(Items from a data source)
##############################
### src/rtl/fast_to_slow.sv
// Converts rising edges of a fast-domain level into a slow_en-paced pulse train via a saturating pending counter.
// Optional sticky overflow output `ovf` is enabled by defining FAST_TO_SLOW_OVF_EN.
module fast_to_slow
    import fast_to_slow_pkg::*;
#(
    parameter int CNT_W = DEFAULT_CNT_W
) (
    input  logic clk_a,
    input  logic rst_a,
    input  logic slow_en,
    input  logic signal,
    output logic pulse_a,
    output logic pulse_b,
    output logic busy
`ifdef FAST_TO_SLOW_OVF_EN
    ,
    output logic ovf
`endif
);

    localparam logic [CNT_W-1:0] PEND_MAX = CNT_W'(cnt_max(CNT_W));
    localparam logic [CNT_W-1:0] PEND_ONE = CNT_W'(1);

    pace_state_t      pace_q;
    pace_state_t      pace_d;
    logic [CNT_W-1:0] pending;
    logic [CNT_W-1:0] pending_d;
    logic             pending_nz;
    logic             launch;

    rise_detect u_rise (
        .clk_a (clk_a),
        .rst_a (rst_a),
        .level (signal),
        .rise  (pulse_a)
    );

    assign pending_nz = (pending != '0);

    // NOTE: every always_comb output gets a default first so no path leaves it unassigned (no latches).
    always_comb begin
        pace_d = pace_q;
        launch = 1'b0;
        if (slow_en) begin
            if (pace_q == PACE_HIGH) begin
                pace_d = PACE_LOW;
            end else if (pending_nz) begin
                pace_d = PACE_HIGH;
                launch = 1'b1;
            end
        end
    end

    // An arriving event at full count is dropped unless a launch frees a slot in the same cycle.
    always_comb begin
        pending_d = pending;
        case ({pulse_a, launch})
            2'b10:   if (pending != PEND_MAX) pending_d = pending + PEND_ONE;
            2'b01:   pending_d = pending - PEND_ONE;
            default: pending_d = pending;
        endcase
    end

    always_ff @(posedge clk_a or posedge rst_a) begin
        if (rst_a) begin
            pace_q  <= PACE_LOW;
            pending <= '0;
        end else begin
            pace_q  <= pace_d;
            pending <= pending_d;
        end
    end

    assign pulse_b = (pace_q == PACE_HIGH);
    assign busy    = pending_nz | pulse_b;

`ifdef FAST_TO_SLOW_OVF_EN
    logic drop;

    assign drop = pulse_a & ~launch & (pending == PEND_MAX);

    always_ff @(posedge clk_a or posedge rst_a) begin
        if (rst_a) begin
            ovf <= 1'b0;
        end else if (drop) begin
            ovf <= 1'b1;
        end
    end
`endif

endmodule

### config.mk
export PLATFORM = sky130hd
export DESIGN_NAME = fast_to_slow
export DESIGN_NICKNAME = d
export VERILOG_FILES = /design/src/rtl/fast_to_slow_pkg.sv /design/src/rtl/fast_to_slow_rise_detect.sv /design/src/rtl/fast_to_slow.sv
export SDC_FILE = /design/constraint.sdc
export NUM_CORES = 1
export LEC_CHECK = 0
export CAP_MARGIN = 20
export CORE_UTILIZATION = 35
export CTS_CLUSTER_DIAMETER = 80
export CTS_CLUSTER_SIZE = 20
export DETAILED_ROUTE_END_ITERATION = 16
export PLACE_DENSITY = 0.5
export SETUP_SLACK_MARGIN = 0.4
export SYNTH_ARGS = -nofsm -noshare
export SYNTH_HDL_FRONTEND = slang
export SYNTH_SLANG_ARGS = --single-unit
### constraint.sdc
create_clock -name clk_a -period 3.35 [get_ports clk_a]
set_input_delay 0.67 -clock clk_a [delete_from_list [all_inputs] [get_ports clk_a]]
set_output_delay 0.67 -clock clk_a [all_outputs]
set_load 0.02 [all_outputs]
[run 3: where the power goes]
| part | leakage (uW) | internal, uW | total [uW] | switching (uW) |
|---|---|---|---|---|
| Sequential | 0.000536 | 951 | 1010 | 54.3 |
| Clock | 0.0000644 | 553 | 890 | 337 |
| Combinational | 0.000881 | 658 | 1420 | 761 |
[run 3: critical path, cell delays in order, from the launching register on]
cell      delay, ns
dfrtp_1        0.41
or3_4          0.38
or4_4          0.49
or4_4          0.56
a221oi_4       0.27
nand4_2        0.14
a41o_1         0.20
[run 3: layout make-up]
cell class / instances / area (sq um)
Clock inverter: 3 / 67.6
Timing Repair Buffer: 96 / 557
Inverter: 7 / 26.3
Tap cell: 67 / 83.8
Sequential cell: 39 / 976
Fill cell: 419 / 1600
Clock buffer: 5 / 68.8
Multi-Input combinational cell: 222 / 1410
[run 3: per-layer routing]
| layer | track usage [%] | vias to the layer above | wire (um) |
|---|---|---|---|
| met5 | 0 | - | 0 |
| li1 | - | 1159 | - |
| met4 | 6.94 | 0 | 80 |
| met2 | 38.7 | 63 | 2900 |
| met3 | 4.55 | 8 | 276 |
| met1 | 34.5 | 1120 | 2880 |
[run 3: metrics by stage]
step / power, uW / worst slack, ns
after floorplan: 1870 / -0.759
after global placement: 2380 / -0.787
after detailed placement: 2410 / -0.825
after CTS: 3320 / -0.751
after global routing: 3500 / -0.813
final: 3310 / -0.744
[src/rtl/sd_cmd_sequencer_pkg.sv]
// Shared constants for the SD CMD-line sequencer: response codes, FSM encodings
// and the serial CRC7 step used by both the transmit and receive checkers.
package sd_cmd_sequencer_pkg;

  localparam logic [1:0] RESP_NONE = 2'b00;
  localparam logic [1:0] RESP_136  = 2'b01;
  localparam logic [1:0] RESP_48   = 2'b10;
  localparam logic [1:0] RESP_48B  = 2'b11;

  localparam logic [2:0] ST_IDLE  = 3'd0;
  localparam logic [2:0] ST_LOAD  = 3'd1;
  localparam logic [2:0] ST_SEND  = 3'd2;
  localparam logic [2:0] ST_NCR   = 3'd3;
  localparam logic [2:0] ST_RECV  = 3'd4;
  localparam logic [2:0] ST_CHECK = 3'd5;
  localparam logic [2:0] ST_NCC   = 3'd6;

  localparam logic [6:0] CRC7_POLY = 7'h09;

  // One bit of x^7+x^3+1, MSB-first, as used on the SD CMD line.
  function automatic logic [6:0] crc7_step(input logic [6:0] crc, input logic bit_in);
    logic fb;
    fb = bit_in ^ crc[6];
    return {crc[5:0], 1'b0} ^ (fb ? CRC7_POLY : 7'h00);
  endfunction

endpackage
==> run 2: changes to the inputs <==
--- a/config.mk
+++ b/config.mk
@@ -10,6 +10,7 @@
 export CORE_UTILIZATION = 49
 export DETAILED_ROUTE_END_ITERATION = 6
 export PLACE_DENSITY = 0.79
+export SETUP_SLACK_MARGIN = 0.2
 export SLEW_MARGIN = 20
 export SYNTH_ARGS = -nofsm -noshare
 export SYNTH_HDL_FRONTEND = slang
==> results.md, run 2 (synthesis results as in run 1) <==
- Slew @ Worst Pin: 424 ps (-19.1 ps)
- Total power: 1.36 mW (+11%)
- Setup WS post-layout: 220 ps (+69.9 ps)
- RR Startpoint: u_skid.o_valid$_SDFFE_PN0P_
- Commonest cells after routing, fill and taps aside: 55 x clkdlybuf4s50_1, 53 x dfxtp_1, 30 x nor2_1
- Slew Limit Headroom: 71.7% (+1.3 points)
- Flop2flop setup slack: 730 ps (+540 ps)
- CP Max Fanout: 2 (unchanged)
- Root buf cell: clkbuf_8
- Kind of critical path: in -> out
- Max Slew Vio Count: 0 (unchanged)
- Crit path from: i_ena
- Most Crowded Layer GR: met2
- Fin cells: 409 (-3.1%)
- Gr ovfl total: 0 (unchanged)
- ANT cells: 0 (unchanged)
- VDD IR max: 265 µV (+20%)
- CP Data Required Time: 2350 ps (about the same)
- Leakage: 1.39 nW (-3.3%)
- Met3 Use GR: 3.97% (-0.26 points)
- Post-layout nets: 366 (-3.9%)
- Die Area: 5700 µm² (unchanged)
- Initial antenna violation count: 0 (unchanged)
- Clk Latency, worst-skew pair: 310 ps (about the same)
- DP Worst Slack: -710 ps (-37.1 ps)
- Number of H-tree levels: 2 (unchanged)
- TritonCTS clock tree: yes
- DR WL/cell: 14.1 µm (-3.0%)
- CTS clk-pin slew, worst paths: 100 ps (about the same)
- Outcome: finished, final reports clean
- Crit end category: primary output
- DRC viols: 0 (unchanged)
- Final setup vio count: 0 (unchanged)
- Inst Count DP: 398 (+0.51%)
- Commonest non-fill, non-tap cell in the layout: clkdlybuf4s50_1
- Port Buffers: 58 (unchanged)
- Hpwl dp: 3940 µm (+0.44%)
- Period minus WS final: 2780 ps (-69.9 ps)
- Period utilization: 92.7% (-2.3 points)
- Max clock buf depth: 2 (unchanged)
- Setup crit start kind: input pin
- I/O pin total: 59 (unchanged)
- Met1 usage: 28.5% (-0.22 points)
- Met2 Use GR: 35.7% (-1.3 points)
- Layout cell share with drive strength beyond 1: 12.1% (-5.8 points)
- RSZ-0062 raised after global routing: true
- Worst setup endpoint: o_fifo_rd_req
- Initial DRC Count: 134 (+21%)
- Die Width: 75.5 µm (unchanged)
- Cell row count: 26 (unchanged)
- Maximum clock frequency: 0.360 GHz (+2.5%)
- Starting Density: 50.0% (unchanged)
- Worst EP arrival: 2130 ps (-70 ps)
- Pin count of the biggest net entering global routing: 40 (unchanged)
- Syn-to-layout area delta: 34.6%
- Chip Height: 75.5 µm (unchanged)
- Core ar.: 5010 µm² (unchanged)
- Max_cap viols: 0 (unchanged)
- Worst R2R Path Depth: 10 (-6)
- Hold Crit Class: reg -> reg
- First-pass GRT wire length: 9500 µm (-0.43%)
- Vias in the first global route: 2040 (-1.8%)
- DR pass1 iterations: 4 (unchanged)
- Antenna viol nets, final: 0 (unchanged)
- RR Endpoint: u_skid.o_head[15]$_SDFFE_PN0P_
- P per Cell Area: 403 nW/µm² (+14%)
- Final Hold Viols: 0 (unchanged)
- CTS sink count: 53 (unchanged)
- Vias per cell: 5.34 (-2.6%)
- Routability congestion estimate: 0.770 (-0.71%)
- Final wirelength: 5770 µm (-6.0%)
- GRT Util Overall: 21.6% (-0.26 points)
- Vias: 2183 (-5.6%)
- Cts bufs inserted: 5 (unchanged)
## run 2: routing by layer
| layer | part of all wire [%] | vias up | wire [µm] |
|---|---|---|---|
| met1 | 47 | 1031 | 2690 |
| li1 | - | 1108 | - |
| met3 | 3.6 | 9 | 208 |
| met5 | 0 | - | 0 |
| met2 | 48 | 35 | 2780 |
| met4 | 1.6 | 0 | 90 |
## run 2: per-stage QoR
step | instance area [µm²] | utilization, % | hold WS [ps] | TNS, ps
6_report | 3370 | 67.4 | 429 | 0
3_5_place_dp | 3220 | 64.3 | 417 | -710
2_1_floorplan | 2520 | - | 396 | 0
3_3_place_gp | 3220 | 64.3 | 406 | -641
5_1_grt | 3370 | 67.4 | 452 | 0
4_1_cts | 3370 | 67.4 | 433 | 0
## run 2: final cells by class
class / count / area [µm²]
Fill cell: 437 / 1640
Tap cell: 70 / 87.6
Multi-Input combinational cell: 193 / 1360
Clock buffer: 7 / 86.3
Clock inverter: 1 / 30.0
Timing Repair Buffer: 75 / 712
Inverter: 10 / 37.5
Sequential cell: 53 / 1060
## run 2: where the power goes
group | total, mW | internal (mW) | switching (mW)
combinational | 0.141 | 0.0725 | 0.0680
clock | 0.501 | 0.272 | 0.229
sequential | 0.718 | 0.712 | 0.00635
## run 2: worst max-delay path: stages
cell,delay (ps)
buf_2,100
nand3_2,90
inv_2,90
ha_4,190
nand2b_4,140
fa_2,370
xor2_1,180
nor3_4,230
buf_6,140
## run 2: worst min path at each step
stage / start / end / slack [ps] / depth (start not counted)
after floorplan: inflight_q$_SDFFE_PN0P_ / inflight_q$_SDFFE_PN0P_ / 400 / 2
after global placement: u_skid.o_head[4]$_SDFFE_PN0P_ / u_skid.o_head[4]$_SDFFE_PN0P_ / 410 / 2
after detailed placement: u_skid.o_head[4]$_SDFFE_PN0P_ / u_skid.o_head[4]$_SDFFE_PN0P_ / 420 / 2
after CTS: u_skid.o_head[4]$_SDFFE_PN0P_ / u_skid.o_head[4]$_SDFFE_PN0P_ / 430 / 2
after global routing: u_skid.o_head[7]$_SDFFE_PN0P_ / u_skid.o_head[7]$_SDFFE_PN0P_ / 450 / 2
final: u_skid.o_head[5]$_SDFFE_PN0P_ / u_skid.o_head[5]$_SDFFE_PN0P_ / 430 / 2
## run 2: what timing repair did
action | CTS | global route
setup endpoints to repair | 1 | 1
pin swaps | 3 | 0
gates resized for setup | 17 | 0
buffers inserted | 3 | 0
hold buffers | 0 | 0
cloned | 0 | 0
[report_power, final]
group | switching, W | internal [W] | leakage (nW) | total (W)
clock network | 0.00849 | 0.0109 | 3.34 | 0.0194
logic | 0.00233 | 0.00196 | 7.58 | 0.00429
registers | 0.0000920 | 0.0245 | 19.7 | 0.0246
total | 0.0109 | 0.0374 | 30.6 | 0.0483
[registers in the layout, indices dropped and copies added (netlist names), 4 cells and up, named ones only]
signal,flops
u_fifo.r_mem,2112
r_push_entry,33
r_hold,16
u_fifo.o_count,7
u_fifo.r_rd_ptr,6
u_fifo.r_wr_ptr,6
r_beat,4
--- src/rtl/fpu_arbiter.sv ---
// fpu_arbiter: round-robin arbiter and bus sequencer that shares one
// memory-mapped FPU between N requesters. Each granted operation is
// written to the FPU as operand A, operand B and command. The result is
// then captured and returned with the owner's ID on a single response
// channel.
module fpu_arbiter #(
  parameter int          N        = 4,
  parameter logic [12:0] FPU_BASE = 13'h0600,
  parameter int          IDW      = $clog2(N)
) (
  input  logic              clk,
  input  logic              reset_n,
  input  logic [N-1:0]      req_valid,
  output logic [N-1:0]      req_ready,
  input  logic [2*N-1:0]    req_op,
  input  logic [32*N-1:0]   req_a,
  input  logic [32*N-1:0]   req_b,
  output logic              rsp_valid,
  input  logic              rsp_ready,
  output logic [IDW-1:0]    rsp_id,
  output logic [31:0]       rsp_data,
  output logic              rsp_err,
  output logic              fpu_cs,
  output logic [12:0]       fpu_addr,
  output logic [31:0]       fpu_wdata,
  input  logic [31:0]       fpu_rdata,
  output logic              busy
);

  typedef enum logic [2:0] {
    IDLE   = 3'd0,
    WR_A   = 3'd1,
    WR_B   = 3'd2,
    WR_CMD = 3'd3,
    CAPT   = 3'd4,
    RESP   = 3'd5
  } state_t;

  state_t         state, state_next;
  logic [IDW-1:0] ptr;
  logic [IDW-1:0] grant;
  logic           grant_found;
  logic [1:0]     grant_op;
  logic [31:0]    grant_a, grant_b;
  logic           accept;

  logic [1:0]     op_q;
  logic [31:0]    a_q, b_q;
  logic [IDW-1:0] id_q;
  logic [31:0]    data_q;
  logic           err_q;

  // Requester indices wrap modulo N, which need not be a power of two.
  function automatic logic [IDW-1:0] wrap(input int v);
    return IDW'(v % N);
  endfunction

  // Pick the first valid requester at or above the pointer, wrapping around.
  // NOTE: every signal driven here gets a default before the loop, so no path leaves it unassigned and no latch is inferred.
  always_comb begin
    grant_found = 1'b0;
    grant       = '0;
    for (int k = 0; k < N; k++) begin
      if (!grant_found && req_valid[wrap(int'(ptr) + k)]) begin
        grant_found = 1'b1;
        grant       = wrap(int'(ptr) + k);
      end
    end
  end

  assign grant_op = req_op[2*int'(grant) +: 2];
  assign grant_a  = req_a[32*int'(grant) +: 32];
  assign grant_b  = req_b[32*int'(grant) +: 32];
  assign accept   = (state == IDLE) && grant_found;

  // Accept strobe back to the winner; the only combinational output.
  always_comb begin
    req_ready = '0;
    if (accept) req_ready[grant] = 1'b1;
  end

  // State register.
  // NOTE: sequential state uses non-blocking assignments so every flop samples pre-edge values.
  always_ff @(posedge clk or negedge reset_n) begin
    if (!reset_n) state <= IDLE;
    else          state <= state_next;
  end

  // Next-state logic: fixed write sequence, illegal ops skip the FPU.
  always_comb begin
    state_next = state;
    unique case (state)
      IDLE:    if (grant_found) state_next = (grant_op != 2'd0) ? WR_A : RESP;
      WR_A:    state_next = WR_B;
      WR_B:    state_next = WR_CMD;
      WR_CMD:  state_next = CAPT;
      CAPT:    state_next = RESP;
      RESP:    if (rsp_ready) state_next = IDLE;
      default: state_next = IDLE;
    endcase
  end

  // FPU bus outputs decoded from state; address and data are zero when idle.
  always_comb begin
    fpu_cs    = 1'b0;
    fpu_addr  = '0;
    fpu_wdata = '0;
    unique case (state)
      WR_A: begin
        fpu_cs    = 1'b1;
        fpu_addr  = FPU_BASE;
        fpu_wdata = a_q;
      end
      WR_B: begin
        fpu_cs    = 1'b1;
        fpu_addr  = FPU_BASE + 13'h4;
        fpu_wdata = b_q;
      end
      WR_CMD: begin
        fpu_cs    = 1'b1;
        fpu_addr  = FPU_BASE + 13'h8;
        fpu_wdata = {30'b0, op_q};
      end
      default: ;
    endcase
  end

  // Latch the granted request, advance the pointer, capture the result.
  always_ff @(posedge clk or negedge reset_n) begin
    if (!reset_n) begin
      ptr    <= '0;
      op_q   <= '0;
      a_q    <= '0;
      b_q    <= '0;
      id_q   <= '0;
      data_q <= '0;
      err_q  <= 1'b0;
    end else begin
      if (accept) begin
        ptr  <= wrap(int'(grant) + 1);
        op_q <= grant_op;
        a_q  <= grant_a;
        b_q  <= grant_b;
        id_q <= grant;
        if (grant_op == 2'd0) begin
          data_q <= '0;
          err_q  <= 1'b1;
        end
      end
      if (state == CAPT) begin
        data_q <= fpu_rdata;
        err_q  <= 1'b0;
      end
    end
  end

  assign rsp_valid = (state == RESP);
  assign rsp_id    = id_q;
  assign rsp_data  = data_q;
  assign rsp_err   = err_q;
  assign busy      = (state != IDLE);

endmodule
##############################
Task
From the records above, copy out the line with "after CTS: u_skid.o_head[4]$_SDFFE_PN0P_", the line with "u_fifo.r_wr_ptr,6", and every line between them, word for word.

Finished task
after CTS: u_skid.o_head[4]$_SDFFE_PN0P_ / u_skid.o_head[4]$_SDFFE_PN0P_ / 430 / 2
after global routing: u_skid.o_head[7]$_SDFFE_PN0P_ / u_skid.o_head[7]$_SDFFE_PN0P_ / 450 / 2
final: u_skid.o_head[5]$_SDFFE_PN0P_ / u_skid.o_head[5]$_SDFFE_PN0P_ / 430 / 2
## run 2: what timing repair did
action | CTS | global route
setup endpoints to repair | 1 | 1
pin swaps | 3 | 0
gates resized for setup | 17 | 0
buffers inserted | 3 | 0
hold buffers | 0 | 0
cloned | 0 | 0
[report_power, final]
group | switching, W | internal [W] | leakage (nW) | total (W)
clock network | 0.00849 | 0.0109 | 3.34 | 0.0194
logic | 0.00233 | 0.00196 | 7.58 | 0.00429
registers | 0.0000920 | 0.0245 | 19.7 | 0.0246
total | 0.0109 | 0.0374 | 30.6 | 0.0483
[registers in the layout, indices dropped and copies added (netlist names), 4 cells and up, named ones only]
signal,flops
u_fifo.r_mem,2112
r_push_entry,33
r_hold,16
u_fifo.o_count,7
u_fifo.r_rd_ptr,6
u_fifo.r_wr_ptr,6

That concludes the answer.